First things first. It’s been hot.
At least in Adelaide anyway. I can’t really stress enough how important it is for Huskies, and dogs in general, to have adequate water and shade during the hot times of the year.
I was home during one of the hot days last week. Tayla and Logan were outside while I tried to sleep of my cold in the morning. And checked on them around 1130 and they had already emptied their water bowl. If I wasn’t home they would have spent the rest of the hot afternoon without any water. Nowadays they have their shell pool as well, but I know not everyone has one of these.
Please remember to take precautions during this hot weather.
Someone suggested something cool a few days ago. If your dog is having trouble eating slowly try scooping the food into a muffin tray. We tried it tonight with Tayla and it really helped to slow her down.
We used a mini muffin tray, if you have a bigger dog you might want to try a normal size muffin tray.
I present to you a brand spanking new Husky related infographic. Let me know what you think.
There were a lot of random facts and statistics that had to be excluded from this infographic for the sake of length, so if this goes well there may be a part 2 coming soon.
Let’s start this by saying Tayla is not going to have a good day tomorrow. We’re dropping her off to get her desexed in the morning. I feel for the poor girl, she wont be having a happy Easter. So everyone feel real sorry for her.

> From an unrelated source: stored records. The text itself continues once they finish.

<file path="config.mk">
export PLATFORM = sky130hd
export DESIGN_NAME = game_tick_sequencer_flat
export DESIGN_NICKNAME = d
export VERILOG_FILES = /design/src/rtl/snake_pkg.sv /design/src/rtl/game_tick_sequencer_if.sv /design/src/rtl/cycle_timer.sv /design/src/rtl/game_tick_sequencer.sv /design/src/flat_wrapper.sv
export SDC_FILE = /design/constraint.sdc
export NUM_CORES = 1
export LEC_CHECK = 0
export BUFFER_PORTS_ARGS = -buffer_cell sky130_fd_sc_hd__buf_2
export CAP_MARGIN = 30
export CORE_MARGIN = 2
export CORE_UTILIZATION = 25
export CTS_CLUSTER_SIZE = 30
export DETAILED_ROUTE_END_ITERATION = 16
export GPL_TIMING_DRIVEN = 0
export PLACE_DENSITY = 0.5
export SLEW_MARGIN = 10
export SYNTH_ARGS = -nofsm -noshare
export SYNTH_HDL_FRONTEND = slang
export SYNTH_HIERARCHICAL = 1
export SYNTH_SLANG_ARGS = --single-unit
export TNS_END_PERCENT = 5
</file>
<file path="constraint.sdc">
create_clock -name clk_75 -period 3.9 [get_ports clk_75]
set_clock_uncertainty 0.15 [all_clocks]
set_input_delay 0.195 -clock clk_75 [delete_from_list [all_inputs] [get_ports clk_75]]
set_output_delay 0.195 -clock clk_75 [all_outputs]
set_load 0.01 [all_outputs]
</file>
<file path="src/rtl/snake_pkg.sv">
// Shared snake-game types, sequencer states and default timing constants.
package snake_pkg;

  typedef enum logic [1:0] {DIR_UP, DIR_RIGHT, DIR_DOWN, DIR_LEFT} dir_t;

  typedef enum logic [1:0] {MODE_MENU, MODE_GAME, MODE_WIN, MODE_LOSE} game_mode;

  typedef enum logic [2:0] {
    S_IDLE,
    S_COUNTDOWN,
    S_WAIT_TICK,
    S_SEND,
    S_WAIT_REMOTE,
    S_STEP,
    S_HALT
  } seq_state_t;

  localparam int TICK_CYCLES_DEF    = 9_375_000;
  localparam int COUNT_START_DEF    = 3;
  localparam int COUNT_CYCLES_DEF   = 75_000_000;
  localparam int TIMEOUT_CYCLES_DEF = 37_500_000;

  // One bit of headroom above the largest reload value.
  function automatic int timer_width(int a, int b, int c);
    int m;
    m = a;
    if (b > m) m = b;
    if (c > m) m = c;
    return $clog2(m) + 1;
  endfunction

endpackage

</file>
<file path="src/rtl/game_tick_sequencer_if.sv">
// Move-exchange link between the tick sequencer and the remote-board transport.
interface game_tick_sequencer_if;
  import snake_pkg::*;

  logic tx_valid;
  logic tx_ready;
  dir_t tx_data;
  logic rx_valid;
  dir_t rx_data;

  modport master (output tx_valid, output tx_data, input tx_ready,
                  input rx_valid, input rx_data);
  modport slave  (input tx_valid, input tx_data, output tx_ready,
                  output rx_valid, output rx_data);
endinterface

</file>
<file path="src/rtl/cycle_timer.sv">
// Loadable down-counter that holds at zero; expired is high while it reads zero.
module cycle_timer #(
  parameter int WIDTH = 8
) (
  input  logic             clk_75,
  input  logic             rst,
  input  logic             load,
  input  logic [WIDTH-1:0] value,
  output logic             expired
);

  logic [WIDTH-1:0] count;

  always_ff @(posedge clk_75) begin
    if (rst)
      count <= '0;
    else if (load)
      count <= value;
    else if (count != '0)
      count <= count - WIDTH'(1);
  end

  assign expired = (count == '0);

endmodule

</file>
<file path="src/rtl/game_tick_sequencer.sv">
// Paces the snake game: start countdown, then one board step per tick once the
// local and remote moves for that tick are both known.
module game_tick_sequencer
  import snake_pkg::*;
#(
  parameter int TICK_CYCLES    = TICK_CYCLES_DEF,
  parameter int COUNT_START    = COUNT_START_DEF,
  parameter int COUNT_CYCLES   = COUNT_CYCLES_DEF,
  parameter int TIMEOUT_CYCLES = TIMEOUT_CYCLES_DEF
) (
  input  logic                   clk_75,
  input  logic                   rst,
  input  game_mode               mode,
  input  dir_t                   dir_local,
  game_tick_sequencer_if.master  link,
  output logic                   step,
  output dir_t                   dir_p1,
  output dir_t                   dir_p2,
  output logic [1:0]             countdown,
  output logic                   con_error
);

  localparam int TW = timer_width(TICK_CYCLES, COUNT_CYCLES, TIMEOUT_CYCLES);
  localparam logic [TW-1:0] TICK_LOAD    = TW'(TICK_CYCLES - 1);
  localparam logic [TW-1:0] COUNT_LOAD   = TW'(COUNT_CYCLES - 1);
  localparam logic [TW-1:0] TIMEOUT_LOAD = TW'(TIMEOUT_CYCLES - 1);

  seq_state_t  state, state_n;
  logic        tx_valid_q, tx_valid_n;
  dir_t        tx_data_q, tx_data_n;
  dir_t        dir_p1_q, dir_p1_n;
  dir_t        dir_p2_q, dir_p2_n;
  logic [1:0]  cd_q, cd_n;
  logic        err_q, err_n;
  logic        rx_flag_q, rx_flag_n;
  dir_t        rx_data_q, rx_data_n;

  logic          tmr_load;
  logic [TW-1:0] tmr_value;
  logic          tmr_expired;
  logic          have_rx;
  dir_t          rx_move;
  logic          go_step;

  cycle_timer #(.WIDTH(TW)) u_timer (
    .clk_75  (clk_75),
    .rst     (rst),
    .load    (tmr_load),
    .value   (tmr_value),
    .expired (tmr_expired)
  );

  always_ff @(posedge clk_75) begin
    if (rst) begin
      state      <= S_IDLE;
      tx_valid_q <= 1'b0;
      tx_data_q  <= DIR_RIGHT;
      dir_p1_q   <= DIR_RIGHT;
      dir_p2_q   <= DIR_RIGHT;
      cd_q       <= 2'd0;
      err_q      <= 1'b0;
      rx_flag_q  <= 1'b0;
      rx_data_q  <= DIR_RIGHT;
    end else begin
      state      <= state_n;
      tx_valid_q <= tx_valid_n;
      tx_data_q  <= tx_data_n;
      dir_p1_q   <= dir_p1_n;
      dir_p2_q   <= dir_p2_n;
      cd_q       <= cd_n;
      err_q      <= err_n;
      rx_flag_q  <= rx_flag_n;
      rx_data_q  <= rx_data_n;
    end
  end

  always_comb begin
    state_n    = state;
    tx_valid_n = tx_valid_q;
    tx_data_n  = tx_data_q;
    dir_p1_n   = dir_p1_q;
    dir_p2_n   = dir_p2_q;
    cd_n       = cd_q;
    err_n      = err_q;
    rx_flag_n  = rx_flag_q;
    rx_data_n  = rx_data_q;
    tmr_load   = 1'b0;
    tmr_value  = '0;
    go_step    = 1'b0;
    // A move arriving this very cycle counts as latched.
    have_rx    = rx_flag_q | link.rx_valid;
    rx_move    = rx_flag_q ? rx_data_q : link.rx_data;

    if (mode != MODE_GAME) begin
      state_n    = S_IDLE;
      tx_valid_n = 1'b0;
      tx_data_n  = DIR_RIGHT;
      dir_p1_n   = DIR_RIGHT;
      dir_p2_n   = DIR_RIGHT;
      cd_n       = 2'd0;
      err_n      = 1'b0;
      rx_flag_n  = 1'b0;
      rx_data_n  = DIR_RIGHT;
      tmr_load   = 1'b1;
    end else begin
      unique case (state)
        S_IDLE: begin
          state_n   = S_COUNTDOWN;
          cd_n      = 2'(COUNT_START);
          tmr_load  = 1'b1;
          tmr_value = COUNT_LOAD;
        end
        S_COUNTDOWN: begin
          if (tmr_expired) begin
            tmr_load = 1'b1;
            if (cd_q <= 2'd1) begin
              cd_n      = 2'd0;
              state_n   = S_WAIT_TICK;
              tmr_value = TICK_LOAD;
            end else begin
              cd_n      = cd_q - 2'd1;
              tmr_value = COUNT_LOAD;
            end
          end
        end
        S_WAIT_TICK, S_SEND, S_WAIT_REMOTE: begin
          if (link.rx_valid && !rx_flag_q) begin
            rx_flag_n = 1'b1;
            rx_data_n = link.rx_data;
          end
          // A second remote move before we consumed the first: remote ran ahead.
          if (link.rx_valid && rx_flag_q) begin
            state_n    = S_HALT;
            err_n      = 1'b1;
            tx_valid_n = 1'b0;
          end else if (state == S_WAIT_TICK) begin
            if (tmr_expired) begin
              tx_data_n  = dir_local;
              tx_valid_n = 1'b1;
              state_n    = S_SEND;
            end
          end else if (state == S_SEND) begin
            if (tx_valid_q && link.tx_ready) begin
              tx_valid_n = 1'b0;
              if (have_rx) begin
                go_step = 1'b1;
              end else begin
                state_n   = S_WAIT_REMOTE;
                tmr_load  = 1'b1;
                tmr_value = TIMEOUT_LOAD;
              end
            end
          end else begin
            if (have_rx) begin
              go_step = 1'b1;
            end else if (tmr_expired) begin
              state_n = S_HALT;
              err_n   = 1'b1;
            end
          end
        end
        S_STEP: begin
          rx_flag_n = 1'b0;
          state_n   = S_WAIT_TICK;
        end
        S_HALT: begin
          state_n = S_HALT;
        end
        default: state_n = S_IDLE;
      endcase

      // The tick period starts with the step cycle itself.
      if (go_step) begin
        state_n   = S_STEP;
        dir_p1_n  = tx_data_q;
        dir_p2_n  = rx_move;
        tmr_load  = 1'b1;
        tmr_value = TICK_LOAD;
      end
    end
  end

  assign link.tx_valid = tx_valid_q;
  assign link.tx_data  = tx_data_q;
  assign step          = (state == S_STEP);
  assign dir_p1        = dir_p1_q;
  assign dir_p2        = dir_p2_q;
  assign countdown     = cd_q;
  assign con_error     = err_q;

endmodule

</file>
<file path="src/flat_wrapper.sv">
// flat-port wrapper written by rule: the top's interface ports become plain ports
module game_tick_sequencer_flat import snake_pkg::*;
#(
  parameter int TICK_CYCLES    = TICK_CYCLES_DEF,
  parameter int COUNT_START    = COUNT_START_DEF,
  parameter int COUNT_CYCLES   = COUNT_CYCLES_DEF,
  parameter int TIMEOUT_CYCLES = TIMEOUT_CYCLES_DEF
)
  (clk_75, rst, mode, dir_local, step, dir_p1, dir_p2, countdown, con_error, link_tx_valid, link_tx_data, link_tx_ready, link_rx_valid, link_rx_data);
  game_tick_sequencer_if link_i ();
  input  logic clk_75;
  input  logic rst;
  input  game_mode mode;
  input  dir_t dir_local;
  output logic step;
  output dir_t dir_p1;
  output dir_t dir_p2;
  output logic [1:0] countdown;
  output logic con_error;
  output wire logic [$bits(link_i.tx_valid)-1:0] link_tx_valid;
  output wire logic [$bits(link_i.tx_data)-1:0] link_tx_data;
  input wire logic [$bits(link_i.tx_ready)-1:0] link_tx_ready;
  input wire logic [$bits(link_i.rx_valid)-1:0] link_rx_valid;
  input wire logic [$bits(link_i.rx_data)-1:0] link_rx_data;
  assign link_tx_valid = link_i.tx_valid;
  assign link_tx_data = link_i.tx_data;
  assign link_i.tx_ready = link_tx_ready;
  assign link_i.rx_valid = link_rx_valid;
  assign link_i.rx_data = link_rx_data;
  game_tick_sequencer #(.TICK_CYCLES(TICK_CYCLES), .COUNT_START(COUNT_START), .COUNT_CYCLES(COUNT_CYCLES), .TIMEOUT_CYCLES(TIMEOUT_CYCLES)) u_core (.clk_75(clk_75), .rst(rst), .mode(mode), .dir_local(dir_local), .link(link_i), .step(step), .dir_p1(dir_p1), .dir_p2(dir_p2), .countdown(countdown), .con_error(con_error));
endmodule
</file>
# --- Yosys cells after proc, flatten, opt, wreduce, memory -nomap -nowiden ---
# Cells that the tools add are included.
word_totals:
  regBits: 44
  wordCells: 119
classes:
  n_addsub: 2
  magnitude_cmp: 1
  eq_ne: 24
  mux: 55
  bitwise_logic: 2
  reduce_logical: 24
op_table:
  columns: ["cell", "count"]
  rows:
  - ["2-to-1 mux 28 bit", 9]
  - ["one-hot mux 28 bit (3 select lines)", 1]
  - ["2-to-1 mux 3 bit", 11]
  - ["zero test 28 bit", 1]
  - ["nonzero test 28 bit", 1]
  - ["subtractor 28 x 1 -> 28 bit (second input constant)", 1]
  - ["2-to-1 mux 27 bit", 1]
  - ["2-to-1 mux 26 bit", 1]
  - ["2-to-1 mux 1 bit", 25]
  - ["one-hot mux 3 bit (5 select lines)", 1]
  - ["inequality test 2 x 1 -> 1 bit (second input constant)", 6]
  - ["AND reduction 6 bit", 2]
  - ["inequality test 5 x 3 -> 1 bit (second input constant)", 2]
  - ["== test 3 bit (second input constant)", 3]
  - ["inequality test 3 x 1 -> 1 bit (second input constant)", 3]
  - ["AND reduction 4 bit", 2]
  - ["nonzero test 2 bit", 4]
  - ["== test 3 x 2 -> 1 bit (second input constant)", 2]
  - ["2-to-1 mux 2 bit", 3]
  - ["inequality test 6 x 4 -> 1 bit (second input constant)", 1]
  - ["AND reduction 2 bit", 3]
  - ["nonzero test 3 bit", 2]
  - ["OR reduction 3 bit", 2]
  - ["inequality test 5 x 1 -> 1 bit (second input constant)", 1]
  - ["18 further kinds", 20]

# --- Depth between registers and ports, before layout ---
depth:
  ltp_word: 11
  ltp_mapped: 14
  depth_no_buf: 12

# --- By module ---
# Netlist, hierarchy kept.
modules_own_cells:
  columns: ["mod", "instances", "cells_each", "area_per_inst_um2", "seq_area_each_um2"]
  rows:
  - ["cycle_timer", 1, 194, 1652.8, 560.5]
  - ["game_tick_sequencer", 1, 130, 1083.5, 320.3]

# --- Worst setup path after synthesis ---
# Ideal clock, no wire load.
synth_timing:
  kind: "register to register"
  startpoint: "reg u_core.u_timer.count[20]"
  endpoint: "reg u_core.u_timer.count[22]"
  setup_time_ns: 0.069
  arrival_ns: 2.715
  required_ns: 3.681
  path_slack_ns: 0.966
  path_stages_with_launch: 14
  n_path_buf: 2
  synth_period_minus_slack_ns: 2.934
  path_cell_list: "dfxtp_1 nor4_2 nand4b_2 nor4b_4 buf_6 o21ai_0 nand2_1 nor2_1 nand2_1 clkinv_1 nor2_1 clkbuf_1 nand2_1 o21ai_1"
synth_via:
  elab_chain_cells: 6
synth_rtl:
  columns: ["element", "line_no", "rtl"]
  rows:
  - ["start, declared", "cycle_timer.sv:12", "logic [WIDTH-1:0] count;"]
  - ["start signal, assigned", "cycle_timer.sv:18", "count <= value;"]
  - ["start signal, assigned", "cycle_timer.sv:20", "count <= count - WIDTH'(1);"]
  - ["zero test 28 bit (*)", "cycle_timer.sv:23", "assign expired = (count == '0);"]
  - ["net u_core.tmr_expired", "game_tick_sequencer.sv:40", "logic tmr_expired;"]
  - ["2-to-1 mux 1 bit (*)", "game_tick_sequencer.sv:114", "if (tmr_expired) begin"]
  - ["one-hot mux 1 bit (3 select lines) (*)", "game_tick_sequencer.sv:106", "unique case (state)"]
  - ["2-to-1 mux 1 bit (*)", "game_tick_sequencer.sv:173", "if (go_step) begin"]
  - ["2-to-1 mux 1 bit (*)", "game_tick_sequencer.sv:94", "if (mode != MODE_GAME) begin"]
  - ["net u_core.tmr_load", "game_tick_sequencer.sv:38", "logic tmr_load;"]
  - ["2-to-1 mux 28 bit or nonzero test 2 bit (tied branches)", null, null]
# The timed path passes the listed nets; every way through them passes the cells marked *. The select of a mux whose other input is x is not followed.
# A chain may end at the register's enable or synchronous reset.

# --- Worst setup path in the final report ---
layout_timing:
  startpoint: "reg u_core.u_timer.count[2]"
  endpoint: "reg u_core.u_timer.count[26]"
# Same word-level chain as after synthesis.

==> reports/results.tsv <==
stage	metric	value	unit
timing	final critical-path share of the clock period	0.8970	
synth	synthesized cell area	0.002736	mm^2
floorplan	Initial Util	0.2547	
clock_tree	clock buffer depth	2	
flow_run	max-capacitance violation count	0	
clock_tree	CTS Buf Count	5	
setup_path	Reg2Reg Launch Point	u_core/u_timer/count[2]	
route	total routed wirelength	7.068	mm
route	DR pass1 iterations	4	
power	clock network power share	0.346	
power	Seq pwr share	0.457	
final_layout	final instance area	0.003197	mm^2
status	result of the run	finished clean	
synth	Distinct cells, synth	64	
setup_path	Req. time, crit path	3.98	ns
power	Leakage	0.001207	uW
setup_path	r2r setup slk	0.40	ns
power	P_int	735.4	uW
global_routing	initial antenna violation count	0	
placement	Placer Congestion	0.8270	
global_routing	first-pass GRT wire length	11.83	mm
setup_path	startpoint types	flop	
setup_path	crit path max fanout	17	
synth	post-synthesis sequential area ratio	0.3219	
timing	Final Hold Viols	0	
clock_tree	CTS Root Buffer Type	clkbuf_8	
route	Iter 0 DRT Violations	120	
power	Logic pwr share	0.197	
synth	post-synth top area cell	dfxtp_1	
route	DRC	0	
global_routing	vias in the first global route	2335	
global_routing	grt total ovfl	0	
worst_hold_path	Hold Crit Start	rst	
clock_tree	Reg clk slew, reported paths	0.09	ns
setup_path	Setup CP Type	flop to flop	
power	Sw Pwr	305.9	uW
clock_tree	Clock Sinks	44	
clock_tree	Worst-Skew Late Latency	0.30	ns
synth	Syn Inst Count	324	
placement	Post-DP HPWL	5.088	mm
synth	ys flop type	dfxtp_1	
final_layout	Ant. Diodes	0	
timing	Final Critical Period	3.498	ns
synth	synth cell count leaders	dfxtp_1 (44), nand2_1 (39), nor2_1 (25)	
worst_hold_path	hold path endpoint	u_core/u_timer/count[2]	
setup_path	R2R Path End	u_core/u_timer/count[26]	
synth	post-synthesis register bit count	44	
timing	Rel. slew slack	0.5152	
setup_path	R2R depth	15	
route	vias per cell	4.882	
final_layout	layout cells sized above 1	0.2244	
route	antenna viol nets, final	0	
route	vias post-DR	2446	
floorplan	site row count	38	
setup_path	WP data arrival	3.57	ns
setup_path	Crit. End Element	flop	
timing	worst-margin pin slew	0.7272	ns
timing	final setup violating endpoints	0	
final_layout	nets	376	
final_layout	Util after Layout	0.2975	
worst_hold_path	number of stages on the worst hold path	2	
synth	yosys warns	6	
placement	area of placed instances	0.003023	mm^2
power	PwrDens	325.7	mW/mm^2
floorplan	die area	0.01180	mm^2
timing	setup TNS	0	ns
synth	post-synth top area share	0.3219	
clock_tree	H-tree levels	2	
timing	final worst slack	0.4019	ns
floorplan	die height	108.6	um
timing	fmax	0.2859	GHz
synth	number of synthesized flops with an enable pin	0	
power	Final Power	1041	uW
worst_hold_path	HP Class	primary input to flop	
power	Max VDD drop	0.1335	mV
global_routing	pin count of the biggest net entering global routing	18	
clock_tree	CTS tree	built	
synth	largest cells by area after synthesis	dfxtp_1 (32%), xnor2_1 (5.8%), nand2_1 (5.3%), nor2_1 (3.4%), mux2i_1 (2.9%)	
floorplan	Die Wd	108.6	um
floorplan	Core Box Area	0.01075	mm^2
floorplan	I/O pin cnt	21	
timing	RSZ-0062 raised after global routing	no	
synth	asr flop ratio synth	0	
timing	Max Slew Vio Count	0	
final_layout	Area Growth Syn to Fin	16.83	%
placement	Setup WS pre-CTS	0.05735	ns
route	WL per Instance	14.11	um
global_routing	GRT Overall Usage	0.1256	
placement	# port buffers	20	
synth	Syn Area/Cell	8.446	um^2
power	sw frac	0.2938	
synth	most common cell in the netlist	dfxtp_1	
[metal layers]
| metal | part of all wire | track usage | up-vias |
|---|---|---|---|
| li1 | - | - | 1241 |
| met1 | 0.50 | 0.1764 | 1167 |
| met2 | 0.47 | 0.2018 | 34 |
| met3 | 0.022 | 0.01614 | 4 |
| met4 | 0.0098 | 0.03480 | 0 |
| met5 | 0 | 0 | - |
[power groups by stage]
stage	Combinational (uW)	Sequential, uW	Clock [uW]
2_1_floorplan	154	484	0
3_3_place_gp	197	486	0
3_5_place_dp	198	486	0
4_1_cts	202	476	371
5_1_grt	227	478	390
6_report	205	476	360
[metrics by stage]
step / hold WS [ns] / instances
finish: 0.06247 / 501
floorplan: 0.1112 / 327
global placement: 0.2763 / 487
CTS: 0.05530 / 499
detailed placement: 0.2734 / 487
global route: 0.07184 / 501
[state kept, by name (all words and copies together), names as in the netlist]
name / flops
u_core/con_error: 1
u_core/countdown: 2
u_core/dir_p1: 2
u_core/dir_p2: 2
u_core/link.tx_data: 2
u_core/link.tx_valid: 1
u_core/rx_data_q: 2
u_core/rx_flag_q: 1
u_core/state: 3
u_core/u_timer/count: 28
[worst max path at each step]
| stage | from | to | slack (ns) |
|---|---|---|---|
| finish | u_core/u_timer/count[2] | u_core/u_timer/count[26] | 0.40 |
| global route | u_core/u_timer/count[2] | u_core/u_timer/count[26] | 0.05 |
| CTS | u_core/u_timer/count[2] | u_core/u_timer/count[26] | 0.006 |
| detailed placement | u_core/u_timer/count[2] | u_core/u_timer/count[26] | 0.06 |
| global placement | u_core/u_timer/count[2] | u_core/u_timer/count[26] | 0.03 |
| floorplan | u_core/u_timer/count[20] | u_core/u_timer/count[22] | 0.97 |
[cell usage in the layout (no fill, tap or decap), drive strengths merged, types with 5 or more instances in the layout]
cell type	count
a311oi	5
clkbuf	12
nor4	9
dfxtp	44
inv	9
nand4	5
nand2	42
o21ai	24
nor3	16
ha	6
nor2	26
xnor2	18
a22oi	5
mux2i	8
or3	10
a21oi	12
buf	31
nand3	8
[cell families (layout without fill, tap and decap cells)]
logic type,count (synthesis),after routing,share of synthesized area
AOI/OAI and AO/OA,75,75,0.2026
xor gates and xnor gates,18,18,0.05761
adders and majority gates,6,6,0.02743
buffers and inverters,26,60,0.05030
DFF,44,44,0.3219
muxes,8,8,0.02927
other,1,4,0.001370
and+or+nand+nor,146,146,0.3096
[critical path, cell delays in order, from the launching register on]
cell and delay, ns:
dfxtp_1 0.38, nor4_2 0.38, buf_2 0.30, nand2_2 0.10, nor4b_4 0.25, buf_4 0.18
buf_6 0.20, o21ai_0 0.14, nand2_1 0.09, nor2_1 0.05, nand2_1 0.18, clkinvlp_4 0.28
nor2_2 0.27, clkbuf_2 0.27, nand2_1 0.08, o21ai_0 0.10
[area by class of cell]
cell class	count	area [um^2]
tap	140	175.2
timing repair buffer	26	155.1
inverter	10	41.29
sequential	44	880.8
fill	1195	7548
multi-input combinational	257	1732
clock buffer	5	68.82
clock inverter	3	42.54
buffer	16	101.3
[timing repair]
item                       4_1_cts  5_1_grt
hold buffers                     4        0
resized for setup                0        4
setup endpoints to repair        0       18
hold endpoints to repair         4        0
setup buffers                    0        2
Power figures use the tool's default switching activity.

I know some people have reservations about desexing animals. Whether it be because of the fear of a major operation, the feeling that it’s unnecessary or that it may change their dogs personality somehow. Honestly Tayla is such a happy-go-lucky scamp at the moment, I was a little concerned that such an op may dampen her spirits for good (I’ve since been assured repeatedly that she’ll be fine :P).
That being said, I was a little taken aback yesterday when I told someone this and they responded with “awww how cruel, I could never do that to one of my dogs”.
There are definitely pros and cons when it comes to desexing. The big con for most people obviously being the operation itself. Give it a week or so and she’ll likely have recovered from the op, the other pros and cons are a little more long term.
Logan and Tayla have been on a hunger strike lately, ever since Tayla ate that plastic container. Apparently she assumed it was her biscuits that made her tummy hurt, not all of the plastic. To remedy this we’ve started making their food ourselves. First up, we have Chicken Gummmmboooo! I made this up tonight and I think it’s safe to say that they both like it (another way of saying that is that they freaking lost it they were so excited).
Before we start, a few notes;
- When cooking for dogs, with all of the crazy good smells in the air, you’ll likely find that your dog(s) will be sitting by your feet the whole time. If this is the case you have to be extra careful not to drop anything, not trip over anyone. And also (much like when there are children present) make sure that no pot handles are facing out over the edge.
- Allergies to wheat is quite common in dogs, so it’s best to use gluten free ingredients whenever possible. This includes pasta, flour, etc.
- When cooking for dogs it is important to remember that dogs are unable to digest hot food. Warm is fine, hot is not. Hot food will sit in your dogs stomach until it cools enough, which damages the stomach lining. Before serving to your dog make sure it has cooled enough.